I have been asked to give a talk on applications of mathematics in computer science to a set of post-graduate and doctorate students in math. I am looking for ideas to convey the beauty of math in CS. The obvious topics are probability and stat in ML, Trig in graphics, number theory in cryptography, category theory in OO, sets in relational algebra. Let me know if you can think of more connections :)
======
egiva
One of the most beautiful applications of math+cs (for me) involves genetic
algorithms. Being able to have two models duke it out (via survivorship), or
mutate - to see your code select the best models to fit a set of data is
beautiful.

Basic Info: <http://en.wikipedia.org/wiki/Genetic_algorithm>

You can also increase the complexity of this field by using GAs to train
neural networks for fitting data or processing it in innovative ways:
<http://www.generation5.org/content/2000/nn_ga.asp>

YOUTUBE: NN + GA simulation: <http://www.youtube.com/watch?v=LXDUqAmdEq4>

Neural Network at work: <http://www.youtube.com/watch?v=T2aZAWXyw6c>

------
nandemo
I'd call these "interplay" rather than applications:

* combinatorics in computational complexity, analysis of algorithms, optimization, etc. * logic in formal methods. * lambda calculus and category theory in programming languages (more so in functional languages than OO). * linear algebra in graphics, graph theory, etc.

------
C-ford
Geometric algebra: [http://www.amazon.com/Geometric-Algebra-Computer-Science-
Rev...](http://www.amazon.com/Geometric-Algebra-Computer-Science-
Revised/dp/0123749425/ref=sr_1_2?s=books&ie=UTF8&qid=1314888629&sr=1-2)

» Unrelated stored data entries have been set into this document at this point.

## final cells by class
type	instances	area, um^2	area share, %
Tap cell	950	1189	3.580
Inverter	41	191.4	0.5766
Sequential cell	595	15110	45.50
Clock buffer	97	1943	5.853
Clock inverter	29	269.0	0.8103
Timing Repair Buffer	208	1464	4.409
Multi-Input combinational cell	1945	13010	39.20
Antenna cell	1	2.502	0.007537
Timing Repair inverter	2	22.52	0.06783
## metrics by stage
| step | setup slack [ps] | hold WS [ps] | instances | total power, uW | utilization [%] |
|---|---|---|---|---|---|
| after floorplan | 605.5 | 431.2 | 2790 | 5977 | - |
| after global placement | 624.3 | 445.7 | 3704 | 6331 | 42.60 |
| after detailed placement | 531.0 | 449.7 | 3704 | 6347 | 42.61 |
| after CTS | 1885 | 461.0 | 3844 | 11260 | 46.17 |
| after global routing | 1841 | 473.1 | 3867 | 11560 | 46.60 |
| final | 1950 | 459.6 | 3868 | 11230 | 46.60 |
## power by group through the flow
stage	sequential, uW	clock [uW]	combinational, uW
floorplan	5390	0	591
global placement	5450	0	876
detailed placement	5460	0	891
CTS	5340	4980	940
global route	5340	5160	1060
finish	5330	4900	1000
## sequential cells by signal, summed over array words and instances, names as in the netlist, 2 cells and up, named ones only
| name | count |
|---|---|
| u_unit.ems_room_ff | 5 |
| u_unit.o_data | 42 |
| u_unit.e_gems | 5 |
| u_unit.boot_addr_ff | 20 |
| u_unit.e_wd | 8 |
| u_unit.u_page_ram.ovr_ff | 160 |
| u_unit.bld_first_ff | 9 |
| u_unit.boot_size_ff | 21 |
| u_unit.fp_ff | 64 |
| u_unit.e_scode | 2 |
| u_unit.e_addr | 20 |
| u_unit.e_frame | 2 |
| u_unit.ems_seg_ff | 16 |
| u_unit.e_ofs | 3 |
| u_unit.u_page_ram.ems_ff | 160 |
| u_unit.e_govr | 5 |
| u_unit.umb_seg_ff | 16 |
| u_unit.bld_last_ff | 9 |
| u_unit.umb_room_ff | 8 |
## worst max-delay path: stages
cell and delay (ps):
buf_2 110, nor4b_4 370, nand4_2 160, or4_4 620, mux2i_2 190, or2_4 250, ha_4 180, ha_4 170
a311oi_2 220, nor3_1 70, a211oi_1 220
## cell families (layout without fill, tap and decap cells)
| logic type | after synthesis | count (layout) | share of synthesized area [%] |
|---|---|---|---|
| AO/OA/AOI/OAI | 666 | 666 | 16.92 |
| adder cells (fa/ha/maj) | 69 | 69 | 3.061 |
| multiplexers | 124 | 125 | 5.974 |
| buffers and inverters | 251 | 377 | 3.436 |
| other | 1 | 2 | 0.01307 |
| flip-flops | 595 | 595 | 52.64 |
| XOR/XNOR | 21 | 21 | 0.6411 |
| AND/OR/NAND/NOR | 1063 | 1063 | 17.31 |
What follows belongs to an exercise in optimizing a design on an open flow for small area, a short achievable clock period and few clock cycles per item; a production flow would make more cautious choices. At most, simulation tests tie the RTL to the original design; equivalence was not proved. The RTL of runs 1 and 2 was laid out without a check of its function. No activity file was given, so power comes from the tool's default toggle rates.

==> run.sh <==
#!/bin/bash
# synth_recipe.tcl (not shown) runs the flow's synth.tcl, then flattens the netlist and writes it again
# the make line also repeats each setting of config.mk as NAME=value (left out here)
make -C /OpenROAD-flow-scripts/flow DESIGN_CONFIG=/design/flow/config.mk WORK_HOME=/design/flow/orfs CLKGATE_MAP_FILE= SYNTH_SCRIPT=/design/flow/synth_recipe.tcl finish
==> config.mk <==
export PLATFORM = sky130hd
export DESIGN_NAME = event_timed_task_dispatch_table_core
export DESIGN_NICKNAME = event_timed_task_dispatch_table_core
export VERILOG_FILES = /design/flow/design.v
export SDC_FILE = /design/flow/constraint.sdc
export NUM_CORES = 4
export LEC_CHECK = 0
export ABC_CLOCK_PERIOD_IN_PS = 3500
export CAP_MARGIN = 20
export CORE_MARGIN = 2
export CORE_UTILIZATION = 40
export SETUP_SLACK_MARGIN = 4.5
export SLEW_MARGIN = 20
==> constraint.sdc <==
create_clock -name core_clock -period 8.5 [get_ports {clk}]
set_input_delay 1.7000 -clock core_clock [delete_from_list [all_inputs] [get_ports {clk}]]
set_output_delay 1.7000 -clock core_clock [all_outputs]
set_load 0.01 [all_outputs]
==> design.v <==
`timescale 1ns / 1ps
`default_nettype none
module event_timed_task_dispatch_table_core (
    input  wire logic        clk,
    input  wire logic        rst_n,
    input  wire logic        req_valid,
    output logic             req_ready,
    input  wire logic [1:0]  req_action,
    input  wire logic [7:0]  req_task_id,
    input  wire logic [7:0]  req_trigger_mask,
    input  wire logic        req_use_delay,
    input  wire logic [31:0] req_delay_ticks,
    input  wire logic [7:0]  req_handler_tag,
    input  wire logic [31:0] req_now_ticks,
    input  wire logic [7:0]  req_event_mask,
    output logic             rsp_valid,
    input  wire logic        rsp_ready,
    output logic [2:0]       rsp_status,
    output logic [3:0]       rsp_slot_index,
    output logic [7:0]       rsp_matched_id,
    output logic [7:0]       rsp_matched_handler,
    output logic             rsp_last_result,
    input  wire logic        cfg_we,
    input  wire logic [30:0] cfg_wdata
);
    localparam int N = 16;
    localparam logic [1:0] ACT_ADD    = 2'd0;
    localparam logic [1:0] ACT_REMOVE = 2'd1;
    localparam logic [1:0] ACT_SCAN   = 2'd2;
    localparam logic [1:0] ACT_NONE   = 2'd3;
    localparam logic [2:0] ST_OK        = 3'd0;
    localparam logic [2:0] ST_FULL      = 3'd1;
    localparam logic [2:0] ST_NOT_FOUND = 3'd2;
    localparam logic [2:0] ST_NO_MATCH  = 3'd3;
    localparam logic [2:0] ST_BAD_ID    = 3'd4;
    function automatic logic [N-1:0] lowest(input logic [N-1:0] v);
        logic [N-1:0] below;
        logic [N-1:0] pre;
        pre = v;
        for (int k = 0; k < 4; k++)
            for (int i = N - 1; i >= 0; i--)
                if ((i >> k) & 1)
                    pre[i] = pre[i] | pre[((i >> k) << k) - 1];
        below = {pre[N-2:0], 1'b0};
        lowest = v & ~below;
    endfunction
    function automatic logic [3:0] enc(input logic [N-1:0] oh);
        logic [3:0] e;
        e = '0;
        for (int i = 0; i < N; i++)
            if (oh[i]) e = e | 4'(i);
        enc = e;
    endfunction
    function automatic logic atmost1(input logic [N-1:0] v);
        logic [N-1:0] any, many;
        any  = v;
        many = '0;
        for (int w = N / 2; w >= 1; w = w / 2)
            for (int j = 0; j < w; j++)
            begin
                many[j] = many[2*j+1] | many[2*j] | (any[2*j+1] & any[2*j]);
                any[j]  = any[2*j+1] | any[2*j];
            end
        atmost1 = !many[0];
    endfunction
    function automatic logic lt32(input logic [31:0] a, input logic [31:0] b);
        logic [31:0] l, g;
        l = ~a & b;
        g = a & ~b;
        for (int w = 16; w >= 1; w = w / 2)
            for (int j = 0; j < w; j++)
            begin
                l[j] = l[2*j+1] | (~g[2*j+1] & l[2*j]);
                g[j] = g[2*j+1] | (~l[2*j+1] & g[2*j]);
            end
        lt32 = l[0];
    endfunction
    function automatic logic [32:0] add32(input logic [31:0] a, input logic [31:0] b,
                                          input logic ci);
        logic [31:0] p, g, pp, gg;
        logic [32:0] c;
        p  = a ^ b;
        g  = a & b;
        gg = g;
        pp = p;
        for (int k = 0; k < 5; k++)
            for (int i = 31; i >= 0; i--)
                if ((i >> k) & 1)
                begin
                    gg[i] = gg[i] | (pp[i] & gg[((i >> k) << k) - 1]);
                    pp[i] = pp[i] & pp[((i >> k) << k) - 1];
                end
        c[0] = ci;
        for (int i = 0; i < 32; i++)
            c[i+1] = gg[i] | (pp[i] & ci);
        add32 = {c[32], p ^ c[31:0]};
    endfunction
    logic [N-1:0] taken_q;               
    logic [N-1:0] live_q;                
    logic [7:0]   id_q   [N];
    logic [7:0]   mask_q [N];
    logic [31:0]  due_q  [N];
    logic [7:0]   tag_q  [N];
    logic [30:0]  thr_q;
    logic        r_valid;
    logic        r_add;
    logic        r_rem;
    logic        r_scan;
    logic        r_bad;      
    logic        r_addok;    
    logic        r_remok;    
    logic [7:0]  r_id;
    logic [7:0]  r_mask;     
    logic        r_live;     
    logic [7:0]  r_tag;
    logic [31:0] r_x;        
    logic        r_wrap;     
    logic         r_ph;            
    logic [31:0]  r_c;             
    logic [N-1:0] ge_q;            
    logic         s2b_valid;
    logic         s2b_add, s2b_rem, s2b_bad;
    logic [N-1:0] s2b_v;
    logic         s2a_valid;
    logic         s2a_add, s2a_rem, s2a_bad;
    logic         s2a_single;    
    logic [N-1:0] s2a_m;         
    logic [N-1:0] s2a_oh;        
    logic         q0_valid, q1_valid;
    logic [23:0]  q0, q1;        
    logic         rdy_q;         
    logic s2a_push;
    logic s2a_take;
    logic s2b_move;
    logic r_go;
    logic q_pop;
    assign s2a_push  = s2a_valid && !q1_valid;
    assign s2a_take  = !s2a_valid || (s2a_single && !q1_valid);
    assign s2b_move  = s2b_valid && s2a_take;
    assign r_go      = r_valid && (!r_scan || r_ph) && (!s2b_valid || s2a_take);
    assign q_pop     = q0_valid && rsp_ready;
    assign req_ready = rdy_q;
    logic        in_add;
    logic        in_rem;
    logic        in_bad;
    logic [31:0] in_c;
    logic [31:0] in_x;
    logic [7:0]  in_mask;
    assign in_add = (req_action == ACT_ADD);
    assign in_rem = (req_action == ACT_REMOVE);
    assign in_bad = (req_task_id == 8'd0);
    always_comb
    begin
        if (in_add)
        begin
            in_c    = req_use_delay ? req_now_ticks : 32'd0;
            in_x    = req_use_delay ? req_delay_ticks : 32'd0;
            in_mask = req_use_delay ? (req_trigger_mask | 8'd1) : req_trigger_mask;
        end
        else
        begin
            in_c    = req_now_ticks;
            in_x    = ~{1'b0, thr_q};
            in_mask = req_event_mask;
        end
    end
    logic [N-1:0] free_v, rem_v, scan_v, x_v;
    logic [N-1:0] free_oh, rem_oh;
    logic [N-1:0] timely_v;
    logic [N-1:0] lt_v;            
    logic [32:0]  x_sum;           
    assign x_sum = add32(r_c, r_x, !r_add);
    always_comb
    begin
        for (int i = 0; i < N; i++)
        begin
            free_v[i]   = !taken_q[i];
            rem_v[i]    = live_q[i] && (id_q[i] == r_id);
            lt_v[i]     = lt32(r_c, due_q[i]);
            timely_v[i] = r_wrap ? (!ge_q[i] || lt_v[i]) : (!ge_q[i] && lt_v[i]);
            scan_v[i]   = live_q[i] && ((mask_q[i] & r_mask) != 8'd0)
                          && (!mask_q[i][0] || timely_v[i]);
        end
    end
    assign free_oh = lowest(free_v);
    assign rem_oh  = lowest(rem_v);
    assign x_v     = r_add ? free_v : (r_rem ? rem_v : scan_v);
    logic do_add, do_rem;
    assign do_add = r_go && r_addok;
    assign do_rem = r_go && r_remok;
    logic [N-1:0] s2a_rest;
    logic [3:0]   s2a_idx;
    logic         s2a_any;
    logic [7:0]   s2a_id, s2a_tag;
    logic [23:0]  s2a_word;
    assign s2a_rest = s2a_m & ~s2a_oh;
    assign s2a_idx  = enc(s2a_oh);
    assign s2a_any  = (s2a_oh != '0);
    always_comb
    begin
        s2a_id  = '0;
        s2a_tag = '0;
        for (int i = 0; i < N; i++)
        begin
            s2a_id  = s2a_id  | (id_q[i]  & {8{s2a_oh[i]}});
            s2a_tag = s2a_tag | (tag_q[i] & {8{s2a_oh[i]}});
        end
        if (!s2a_add && !s2a_rem)
        begin
            if (s2a_any) s2a_word = {ST_OK, s2a_idx, s2a_id, s2a_tag, s2a_single};
            else         s2a_word = {ST_NO_MATCH, 4'd0, 8'd0, 8'd0, 1'b1};
        end
        else if (s2a_bad)
            s2a_word = {ST_BAD_ID, 4'd0, 8'd0, 8'd0, 1'b1};
        else if (!s2a_any)
            s2a_word = {(s2a_add ? ST_FULL : ST_NOT_FOUND), 4'd0, 8'd0, 8'd0, 1'b1};
        else
            s2a_word = {ST_OK, s2a_idx, 8'd0, 8'd0, 1'b1};
    end
    logic r_valid_n, r_scan_n, r_ph_n;
    logic s2b_valid_n, s2a_valid_n, s2a_single_n, q1_valid_n;
    always_comb
    begin
        r_valid_n    = rdy_q ? (req_valid && (req_action != ACT_NONE)) : r_valid;
        r_scan_n     = rdy_q ? (req_action == ACT_SCAN) : r_scan;
        r_ph_n       = (r_go || !r_valid) ? 1'b0 : (r_scan || r_ph);
        s2b_valid_n  = r_go || (s2b_valid && !s2b_move);
        s2a_valid_n  = s2b_move || (s2a_valid && !(s2a_push && s2a_single));
        if (s2b_move)
            s2a_single_n = s2b_add || s2b_rem || atmost1(s2b_v);
        else if (s2a_push)
            s2a_single_n = atmost1(s2a_rest);
        else
            s2a_single_n = s2a_single;
        q1_valid_n   = q_pop ? 1'b0 : (q1_valid || (s2a_push && q0_valid));
    end
    always_ff @(posedge clk or negedge rst_n)
    begin
        if (!rst_n)
        begin
            taken_q   <= '0;
            live_q    <= '0;
            thr_q     <= 31'd1000;
            rdy_q     <= 1'b1;
            r_valid   <= 1'b0;
            r_ph      <= 1'b0;
            s2b_valid <= 1'b0;
            s2a_valid <= 1'b0;
            q0_valid  <= 1'b0;
            q1_valid  <= 1'b0;
        end
        else
        begin
            if (cfg_we)
                thr_q <= cfg_wdata;
            r_valid   <= r_valid_n;
            r_ph      <= r_ph_n;
            s2b_valid <= s2b_valid_n;
            s2a_valid <= s2a_valid_n;
            q1_valid  <= q1_valid_n;
            q0_valid  <= q1_valid || s2a_push || (q0_valid && !rsp_ready);
            rdy_q     <= !r_valid_n || ((!r_scan_n || r_ph_n)
                         && (!s2b_valid_n || !s2a_valid_n || (s2a_single_n && !q1_valid_n)));
            for (int i = 0; i < N; i++)
            begin
                if (do_add && free_oh[i])
                begin
                    taken_q[i] <= 1'b1;
                    live_q[i]  <= r_live;
                end
                if (do_rem && rem_oh[i])
                begin
                    taken_q[i] <= 1'b0;
                    live_q[i]  <= 1'b0;
                end
            end
        end
    end
    always_ff @(posedge clk)
    begin
        r_scan     <= r_scan_n;
        s2a_single <= s2a_single_n;
        if (rdy_q)
        begin
            r_add   <= in_add;
            r_rem   <= in_rem;
            r_bad   <= in_bad;
            r_addok <= in_add && !in_bad;
            r_remok <= in_rem && !in_bad;
            r_id    <= req_task_id;
            r_mask  <= in_mask;
            r_live  <= (in_mask != 8'd0);
            r_tag   <= req_handler_tag;
            r_c     <= in_c;
            r_x     <= in_x;
        end
        else if (r_scan && !r_ph)
        begin
            r_c    <= x_sum[31:0];
            r_wrap <= !x_sum[32];
        end
        if (!r_ph)
            ge_q <= lt_v;
        for (int i = 0; i < N; i++)
        begin
            if (do_add && free_oh[i])
            begin
                id_q[i]   <= r_id;
                mask_q[i] <= r_mask;
                due_q[i]  <= x_sum[31:0];
                tag_q[i]  <= r_tag;
            end
        end
        if (r_go)
        begin
            s2b_add <= r_add;
            s2b_rem <= r_rem;
            s2b_bad <= r_bad;
            s2b_v   <= x_v;
        end
        if (s2b_move)
        begin
            s2a_add <= s2b_add;
            s2a_rem <= s2b_rem;
            s2a_bad <= s2b_bad;
            s2a_m   <= s2b_v;
            s2a_oh  <= lowest(s2b_v);
        end
        else if (s2a_push)
        begin
            s2a_m   <= s2a_rest;
            s2a_oh  <= lowest(s2a_rest);
        end
        if (q_pop)
        begin
            if (q1_valid) q0 <= q1;
            else if (s2a_push) q0 <= s2a_word;
        end
        else if (s2a_push)
        begin
            if (!q0_valid) q0 <= s2a_word;
            else           q1 <= s2a_word;
        end
    end
    assign rsp_valid = q0_valid;
    assign {rsp_status, rsp_slot_index, rsp_matched_id, rsp_matched_handler, rsp_last_result} = q0;
endmodule
`default_nettype wire
==> results of run 1 <==
## per-stage QoR
| stage | cells | power, mW | util [%] | hold WS, ps |
|---|---|---|---|---|
| after floorplan | 4023 | 13.2 | - | 400 |
| after global placement | 5870 | 16.3 | 43.5 | 400 |
| after detailed placement | 5873 | 16.4 | 43.6 | 420 |
| after CTS | 6135 | 22.2 | 47.0 | 446 |
| after global routing | 6153 | 23.2 | 47.2 | 441 |
| final | 6153 | 22.2 | 47.2 | 441 |
## worst max-delay path: stages, from the launching register on
cell and delay (ps):
edfxtp_1 540, clkinvlp_4 380, maj3_1 450, maj3_1 350
o311ai_0 100, o21bai_1 180, a311o_1 430, a221o_1 330
o311a_1 190, a2111o_1 410, a21boi_1 170, nor2_1 120
## cell families after synthesis
group / after synthesis / synth area share, %
buffers and inverters: 332 / 2.35
XOR/XNOR: 155 / 2.51
AO/OA/AOI/OAI: 902 / 11.4
flip-flops: 1180 / 64.9
AND/OR/NAND/NOR: 968 / 9.49
multiplexers: 73 / 1.50
adder cells (fa/ha/maj): 413 / 7.84
## power by group through the flow
stage	logic (mW)	clock network, mW	registers, mW
floorplan	4.39	0	8.80
global placement	7.34	0	8.98
detailed placement	7.44	0	9.00
CTS	7.77	5.64	8.81
global route	8.55	5.86	8.80
finish	7.90	5.54	8.76
## final cells by class
| type | count | area (sq um) |
|---|---|---|
| timing repair inverter | 5 | 25.0 |
| timing repair buffer | 319 | 2910 |
| tap | 1768 | 2210 |
| fill | 11698 | 70700 |
| clock buffer | 170 | 3680 |
| sequential | 1180 | 35100 |
| inverter | 139 | 557 |
| clock inverter | 58 | 468 |
| multi-input combinational | 2514 | 18200 |
## registers in the layout, indices dropped and copies added (netlist names), 8 cells and up
register and cells:
id_q 128, r_x 32, thr_q 31, taken_q 16, s2b_v 16, q1 24, q0 24, ge_q 16
r_mask 8, s2a_m 15, r_id 8, live_q 16, s2a_oh 16, r_c 32, mask_q 128, due_q 512
tag_q 128, r_tag 8
## per-layer routing
metal	part of all wire, %	GRT usage, %
met1	43	30.5
met2	47	36.3
met3	6.5	3.03
met4	3.6	9.09
met5	0	0
## what timing repair did
action                     CTS  global route
buffers inserted            26            18
setup endpoints to repair  467           254
cloned                       8             0
pin swaps                    3             0
resized for setup           32            30
## worst paths after layout
kind / from / to / cells after the start
worst max register to register: r_c[4] / s2b_v[14] / 11
max in group asynchronous: rst_n / taken_q[14] / 2
min in group asynchronous: rst_n / thr_q[1] / 1
worst min-delay path: r_bad / s2b_bad / 0
worst min register to register: r_bad / s2b_bad / 0
worst max-delay path: r_c[4] / s2b_v[14] / 11
## placed cells by master, fill, tap and decap left out, types with 18 or more instances in the layout
master           count
nand2_1            167
clkdlybuf4s50_1    158
xnor2_1             90
o21ai_0            170
nor2_1             162
xor2_1              59
clkinv_2            22
a21o_1              25
a22oi_1             99
o211ai_1            22
edfxtp_1          1108
o22ai_1             26
dfrtp_1             63
clkbuf_1            24
nor3_1              39
inv_1              119
a21oi_1            174
nor2b_1            169
nand3_1             75
nand2b_1           169
mux2_2              62
a221oi_1            68
and3_1              34
a31oi_1             40
a22o_1              90
maj3_1             367
ha_1                32
nor4_1              27
clkbuf_16          140
o21a_1              18
clkinv_1            25
buf_4              146
nand4_1             33
==> impl_metrics.toml, run 1 <==
[placement]
dpl.hpwl_microns = 101000
placed_area_sq_um = 58300
dp_slack_ps = 3250
numPortBuffers = 160
gp_congestion = 0.855

[yosys]
avgSynthCellArea_sq_um = 13.4
synth_cells = 4023
synth_area_leaders = "edfxtp_1 62%, maj3_1 6.8%, dfrtp_1 2.9%"
yosys_most_used_dff = "edfxtp_1"
synthDistinctLibCells = 87
synth_seq_area_share_pct = 64.9
synth_top_area_cell = "edfxtp_1"
post-synth-top-count-cell = "edfxtp_1"
syn_nets = 4191
synth_edf_count = 1108
synth.cell_area_sq_um = 54100
ys_ff_latch = 1180
yosys_warnings = 5
synth_top_area_share_pct = 61.5
synthTopCellsByCount = "1108 x edfxtp_1, 367 x maj3_1, 179 x a21oi_1, 173 x nor2b_1, 173 x o21ai_0"
synthArstFlopShare_pct = 5.93

[clock_network]
numCtsBuffers = 130
cts_hold_buf = 0
path_clk_slew_ps = 60
cts_tree = "built"
root_buffer = "clkbuf_16"
clk_latency_ps = 760
cts_max_level = 4
cts.path.max_buffers = 3
clkSinkCount = 1180

[run_status]
outcome = "complete, no violations"

[grt]
grt_pass1_wl_microns = 228000
gr-usage-all-layers_pct = 22.5
grt_max_degree = 58
grt_pass1_vias = 34589
grt.overflow.total = 0
antenna_found_initial = 6

[worst_setup_path]
cp-start-kind = "register"
reg2reg_slack_ps = 4580
path_class = "reg -> reg"
crit_required_ps = 8980
end_kind = "register"
cp_max_fo = 11
cp.arrival_ps = 4410

[cells_and_area]
antenna_cells = 0
area_growth_pct = 16.7
drive_gt1_share_pct = 11.7
finalNetCount = 4457
finalInstanceArea_sq_um = 63100

[sta]
hold_viol = 0
timing.final.ws_setup_ps = 4580
slew_viol_final = 0
rsz0062_at_grt = "true"
fin_crit_sh_pct = 46.2
setup_viol = 0
final.min_clock_period_ps = 3920
setup_tns_ps = 0
worst_clock_skew_ps = 22.7
relSlewSlack_pct = 24.7
tightest_slew_ps = 1130
fmax_mhz = 255

[floorplanning]
coreArea_sq_um = 134000
num_rows = 134
die_h_microns = 372
dieArea_sq_um = 138000
ios = 161
initial_core_util_pct = 40.4
die_w_microns = 372

[route]
drc = 0
drtPass1Iterations = 5
drt_wl_total_microns = 156000
wire_per_inst_microns = 25.4
dr_total_vias = 35544
ant_nets = 0
drt_iter0_markers = 3726
via_per_inst = 5.78

[pwr]
power_leakage_nw = 20.9
swShare_pct = 36.1
power.density_nw_per_um2 = 352
p_int_mw = 14.2
switching_power_mw = 8.02
comb_power_share_pct = 35.6
power.share.clock_pct = 24.9
vdd_drop_max_uv = 313
power_frac_seq_pct = 39.5

[worst_hold_path]
min_path_type = "reg -> reg"

[flow_run]
maxCapViolCount = 0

It is to linear algebra what Lisp is to assembly.

------
derrida
Kolmogorov / Chaitin complexity. A measure of the simplicity which a given
pattern (program output) can be represented. A question that will get the
applied math majors going -> Is Kolmogorov complexity a good measure of the
generality of a physical law or mathematical theorem?

------
MaysonL
Try graph theory: possibly exploring some of Erdös's work on random graphs.

------
stonemetal
Semantics, especially Denotational and Axiomatic.